The temperature was raised to 0 ° C., and the mixture was heated and stirred for 2 hours to obtain an acrylic copolymer latex (hereinafter referred to as latex) having a solid content concentration of 31% by weight.

(Preparation of Vinyl Chloride Resin) Next,
In a reaction vessel equipped with a stirrer and jacket, obtain the above
Latex, pure water, partially saponified polyvinyl alcohol
Le (manufactured by Kuraray Co., Ltd., trade name "Clam Poval L-
8 ") 3% aqueous solution (hereinafter referred to as 3% PVAaq),
t-Butylperoxy neodecanoate (hereinafter referred to as BPO
ND) and α-cumylperoxy neodecanoe
(Hereinafter, referred to as QPOND) were put in at one time. That
After that, the air inside the polymerization vessel was discharged with a vacuum pump, and the stirring line
Stir for 30 minutes after adding vinyl chloride under the conditions
To uniformly mix vinyl chloride, raise the temperature to 57 ° C and
It started to work. 5 hours after the start of polymerization, the pressure in the reaction vessel
Power is 7 kg / cm ²After confirming that the
I stopped.

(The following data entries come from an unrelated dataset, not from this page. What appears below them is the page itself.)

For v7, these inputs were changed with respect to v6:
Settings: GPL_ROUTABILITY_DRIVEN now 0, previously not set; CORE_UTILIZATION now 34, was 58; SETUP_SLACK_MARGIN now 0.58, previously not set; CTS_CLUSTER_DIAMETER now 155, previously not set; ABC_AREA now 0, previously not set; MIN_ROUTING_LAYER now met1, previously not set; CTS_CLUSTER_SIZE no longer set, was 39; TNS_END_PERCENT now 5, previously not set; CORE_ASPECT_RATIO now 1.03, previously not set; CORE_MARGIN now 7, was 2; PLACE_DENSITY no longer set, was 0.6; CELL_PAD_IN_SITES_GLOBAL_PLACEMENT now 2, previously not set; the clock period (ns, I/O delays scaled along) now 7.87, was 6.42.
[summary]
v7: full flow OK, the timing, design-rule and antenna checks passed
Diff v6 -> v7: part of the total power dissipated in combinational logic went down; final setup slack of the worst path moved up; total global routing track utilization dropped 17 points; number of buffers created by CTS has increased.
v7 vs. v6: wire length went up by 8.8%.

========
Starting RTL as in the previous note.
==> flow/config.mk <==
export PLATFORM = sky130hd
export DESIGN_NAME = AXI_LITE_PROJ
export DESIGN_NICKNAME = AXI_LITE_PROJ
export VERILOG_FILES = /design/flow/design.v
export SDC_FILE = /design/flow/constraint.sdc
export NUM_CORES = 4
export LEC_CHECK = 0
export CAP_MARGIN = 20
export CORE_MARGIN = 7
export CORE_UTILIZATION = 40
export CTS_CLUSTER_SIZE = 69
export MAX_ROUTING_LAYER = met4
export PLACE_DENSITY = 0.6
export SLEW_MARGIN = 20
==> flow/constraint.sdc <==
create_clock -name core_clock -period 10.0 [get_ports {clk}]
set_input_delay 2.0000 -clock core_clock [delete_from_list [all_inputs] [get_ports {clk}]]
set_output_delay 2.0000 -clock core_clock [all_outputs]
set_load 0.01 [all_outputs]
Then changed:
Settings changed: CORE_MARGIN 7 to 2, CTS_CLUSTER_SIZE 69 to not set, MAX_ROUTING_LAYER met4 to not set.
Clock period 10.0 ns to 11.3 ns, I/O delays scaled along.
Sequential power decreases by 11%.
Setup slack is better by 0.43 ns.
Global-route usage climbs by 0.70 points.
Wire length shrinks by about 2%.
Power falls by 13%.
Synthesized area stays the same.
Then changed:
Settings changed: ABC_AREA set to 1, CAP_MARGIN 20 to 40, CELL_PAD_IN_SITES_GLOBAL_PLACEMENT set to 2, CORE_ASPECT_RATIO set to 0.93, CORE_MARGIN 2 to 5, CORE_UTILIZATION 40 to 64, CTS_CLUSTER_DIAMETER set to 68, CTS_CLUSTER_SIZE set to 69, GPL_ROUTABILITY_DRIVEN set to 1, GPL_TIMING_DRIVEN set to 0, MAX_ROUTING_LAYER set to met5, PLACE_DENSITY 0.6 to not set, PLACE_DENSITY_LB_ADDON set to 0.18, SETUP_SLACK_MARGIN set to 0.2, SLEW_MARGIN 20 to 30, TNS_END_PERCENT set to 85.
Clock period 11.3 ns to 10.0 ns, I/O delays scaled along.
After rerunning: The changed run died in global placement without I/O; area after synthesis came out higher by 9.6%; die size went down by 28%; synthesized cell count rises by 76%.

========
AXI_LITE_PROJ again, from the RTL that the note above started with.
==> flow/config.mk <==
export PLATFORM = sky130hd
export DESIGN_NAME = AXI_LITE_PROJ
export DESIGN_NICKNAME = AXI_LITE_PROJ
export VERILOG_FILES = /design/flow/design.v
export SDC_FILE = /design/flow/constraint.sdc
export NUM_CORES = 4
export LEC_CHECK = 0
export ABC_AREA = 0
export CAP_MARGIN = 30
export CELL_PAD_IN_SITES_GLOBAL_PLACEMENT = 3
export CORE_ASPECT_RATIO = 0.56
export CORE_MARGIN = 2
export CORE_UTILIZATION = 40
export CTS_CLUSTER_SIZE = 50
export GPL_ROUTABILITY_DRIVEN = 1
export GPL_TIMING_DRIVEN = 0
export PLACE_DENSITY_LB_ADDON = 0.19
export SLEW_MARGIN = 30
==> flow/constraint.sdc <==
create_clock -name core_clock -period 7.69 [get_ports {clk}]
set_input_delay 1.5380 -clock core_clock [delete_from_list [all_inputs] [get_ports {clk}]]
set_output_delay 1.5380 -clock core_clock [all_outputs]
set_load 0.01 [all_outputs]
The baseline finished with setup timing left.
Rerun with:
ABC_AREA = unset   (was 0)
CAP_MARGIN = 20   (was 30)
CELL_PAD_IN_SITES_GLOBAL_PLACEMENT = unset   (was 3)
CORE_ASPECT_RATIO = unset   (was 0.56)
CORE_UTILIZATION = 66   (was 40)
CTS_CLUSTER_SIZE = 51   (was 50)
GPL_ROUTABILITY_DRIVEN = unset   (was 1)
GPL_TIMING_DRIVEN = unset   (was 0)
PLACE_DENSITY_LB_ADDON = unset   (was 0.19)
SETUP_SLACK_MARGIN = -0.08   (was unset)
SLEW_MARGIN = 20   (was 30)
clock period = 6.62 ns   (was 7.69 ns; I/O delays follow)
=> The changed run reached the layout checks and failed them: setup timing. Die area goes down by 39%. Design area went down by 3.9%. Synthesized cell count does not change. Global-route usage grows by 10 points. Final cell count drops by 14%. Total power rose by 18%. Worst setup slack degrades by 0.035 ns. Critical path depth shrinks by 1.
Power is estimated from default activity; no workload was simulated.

After the reaction was completed, unreacted vinyl chloride was removed.
Then, it was dehydrated and dried to obtain a vinyl chloride resin.

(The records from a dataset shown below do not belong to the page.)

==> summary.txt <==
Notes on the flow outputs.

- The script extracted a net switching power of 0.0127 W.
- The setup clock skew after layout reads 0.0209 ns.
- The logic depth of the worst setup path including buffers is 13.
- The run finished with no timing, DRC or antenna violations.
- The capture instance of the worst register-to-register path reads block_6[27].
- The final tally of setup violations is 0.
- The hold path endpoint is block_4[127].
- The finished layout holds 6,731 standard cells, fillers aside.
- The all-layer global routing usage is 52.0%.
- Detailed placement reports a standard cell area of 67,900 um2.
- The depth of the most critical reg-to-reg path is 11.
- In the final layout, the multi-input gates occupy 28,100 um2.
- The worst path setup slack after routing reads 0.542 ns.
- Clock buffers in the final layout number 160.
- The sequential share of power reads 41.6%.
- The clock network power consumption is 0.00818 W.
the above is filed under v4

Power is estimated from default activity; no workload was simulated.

(Preparation of vinyl chloride resin test panel) For 100 parts of the vinyl chloride resin obtained above,
3 parts of dioctyl tin mercapto (manufactured by Sansha Kisei Co., Ltd., trade name "ONZ-142F"), montanic acid wax (manufactured by Hoechst Japan Co., Ltd., trade name "WAX-O"
P ") 0.5 part, and the mixture was kneaded with a roll kneader at 190 ° C for 3 minutes, and then the temperature was 195 ° C and the pressure was 75 k.
Press molding was performed at g / cm ² for 6 minutes to obtain a vinyl chloride resin test panel having a thickness of 3 mm.

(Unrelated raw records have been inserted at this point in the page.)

// mac_array
module mac_array #(
    parameter NUM_CHANNELS = 4,
    parameter DATA_WIDTH = 8,
    parameter ACCUM_WIDTH = 32,
    parameter OUTPUT_WIDTH = 16
)(
    input  clk,
    input  rst_n,
    input  [NUM_CHANNELS-1:0] enable,
    input  [NUM_CHANNELS-1:0] clear_acc,
    input  [DATA_WIDTH*NUM_CHANNELS-1:0] input_data,
    input  [DATA_WIDTH*NUM_CHANNELS-1:0] weight,
    output [OUTPUT_WIDTH*NUM_CHANNELS-1:0] mac_out,
    output [OUTPUT_WIDTH*NUM_CHANNELS-1:0] activated_out,
    output [NUM_CHANNELS-1:0] valid,
    output [NUM_CHANNELS-1:0] overflow
);
    genvar i;
    generate
        for (i = 0; i < NUM_CHANNELS; i = i + 1) begin : mac_channels
            mac_unit #(
                .DATA_WIDTH(DATA_WIDTH),
                .ACCUM_WIDTH(ACCUM_WIDTH),
                .OUTPUT_WIDTH(OUTPUT_WIDTH)
            ) mac_inst (
                .clk(clk),
                .rst_n(rst_n),
                .enable(enable[i]),
                .clear_acc(clear_acc[i]),
                .input_data(input_data[DATA_WIDTH*(i+1)-1:DATA_WIDTH*i]),
                .weight(weight[DATA_WIDTH*(i+1)-1:DATA_WIDTH*i]),
                .mac_out(mac_out[OUTPUT_WIDTH*(i+1)-1:OUTPUT_WIDTH*i]),
                .activated_out(activated_out[OUTPUT_WIDTH*(i+1)-1:OUTPUT_WIDTH*i]),
                .valid(valid[i]),
                .overflow(overflow[i])
            );
        end
    endgenerate
endmodule
clock: 4.52 ns
lec_check: 0
cap_margin: 20
core_aspect_ratio: 0.5
core_margin: 2
core_utilization: 72
cts_cluster_diameter: 374
cts_cluster_size: 99
place_density: 0.36
setup_slack_margin: -0.44
slew_margin: 20
run.sh (not shown) runs the stock make flow with config.mk's settings and CLKGATE_MAP_FILE=.
The starting point aborted during 4_1_cts.
Change:
- CORE_ASPECT_RATIO: 0.5 -> unset
- CTS_CLUSTER_DIAMETER: 374 -> unset
- CTS_CLUSTER_SIZE: 99 -> 38
- PLACE_DENSITY: 0.36 -> 0.67
- SETUP_SLACK_MARGIN: -0.44 -> unset
- TNS_END_PERCENT: unset -> 5
- clock period: 4.52 -> 7.55 ns (I/O delays scaled with it)
Result: This time the run stopped in 5_1_grt; synthesized area is unchanged; die size barely changes; synthesized cell count does not change.

========
mac_array again, from the RTL that the note above started with.
Settings: LEC_CHECK=0, CAP_MARGIN=20, CELL_PAD_IN_SITES_DETAIL_PLACEMENT=2, CELL_PAD_IN_SITES_GLOBAL_PLACEMENT=1, CORE_ASPECT_RATIO=1.3, CORE_MARGIN=2, CORE_UTILIZATION=29, CTS_CLUSTER_SIZE=40, PLACE_DENSITY_LB_ADDON=0.3, SLEW_MARGIN=30; clock period 6.68 ns.
The baseline completed, yet does not pass: negative setup slack.
Then changed:
- CELL_PAD_IN_SITES_DETAIL_PLACEMENT: 2 -> unset
- CELL_PAD_IN_SITES_GLOBAL_PLACEMENT: 1 -> unset
- CORE_ASPECT_RATIO: 1.3 -> unset
- CORE_UTILIZATION: 29 -> 14
- CTS_CLUSTER_SIZE: 40 -> unset
- PLACE_DENSITY_LB_ADDON: 0.3 -> unset
- SLEW_MARGIN: 30 -> 20
- clock period: 6.68 -> 9.93 ns (I/O delays scaled with it)
Outcome:
- Now the flow passed the timing, DRC and antenna checks
- clock power went down by 28%
- die size goes up by 110%
- count of clock-buffer cells in the layout came out higher by 1
- critical path depth fell by 2
Then changed:
- CORE_UTILIZATION: 14 -> 48
- clock period: 9.93 -> 8.31 ns (I/O delays scaled with it)
=> Cell count fell by 26%; wire length is lower by 9.0%; power rises by 37%; final area rose by 0.97%; flip-flop count does not change; area after synthesis stays the same; global-route usage went up by 16 points.
Then changed:
- CORE_UTILIZATION: 48 -> 66
- CTS_CLUSTER_SIZE: unset -> 45
- TNS_END_PERCENT: unset -> 5
- clock period: 8.31 -> 5.59 ns (I/O delays scaled with it)
This time the run completed, yet does not pass: negative setup slack; wire length went up by about 50%; power climbs by about 100%; sequential share of layout area falls by 1.4 points; sequential power rises by 51%; critical path depth does not change.
No activity file was given, so power comes from the tool's default toggle rates.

Evaluation items and evaluation methods are shown below. (Impact resistance) The results of an Izod impact test (hereinafter referred to as Izod) based on JIS K7110 are shown in Table 1. The unit is kg · cm / cm ² . (Tensile Strength) Table 1 shows the results of a tensile strength test conducted in accordance with JIS K7113. The unit is kg / cm ² .

[0052]

[Table 1]

[0053]

[Table 2]

[0054]

The vinyl chloride resin of the present invention is a vinyl chloride resin having excellent impact resistance and mechanical strength because it is graft-copolymerized with vinyl chloride on an acrylic copolymer latex. It can be suitably used for applications requiring impact resistance such as soundproof walls, window frames and sashes.

Claims (1)

[Claims] 1. A vinyl chloride resin obtained by graft-copolymerizing 1 to 30% by weight of acrylic copolymer latex with 70 to 99% by weight of vinyl chloride, wherein the acrylic copolymer latex is A) Acrylic copolymer containing 1 to 50% by weight of a mixed monomer consisting of 100 parts by weight of a vinyl monomer having a glass transition temperature of -20 ° C. or higher and (B) 0.1 to 20 parts by weight of a polyfunctional monomer. 5
The acrylic copolymer is obtained by graft copolymerization in an amount of 0 to 99% by weight, and the acrylic copolymer contains an alkyl (meth) acrylate whose homopolymer (C) has a glass transition temperature of less than -20 ° C as a main component. A vinyl chloride resin characterized by being obtained by copolymerizing 100 parts by weight of an acrylic monomer and 0.1 to 10 parts by weight of a polyfunctional monomer (B).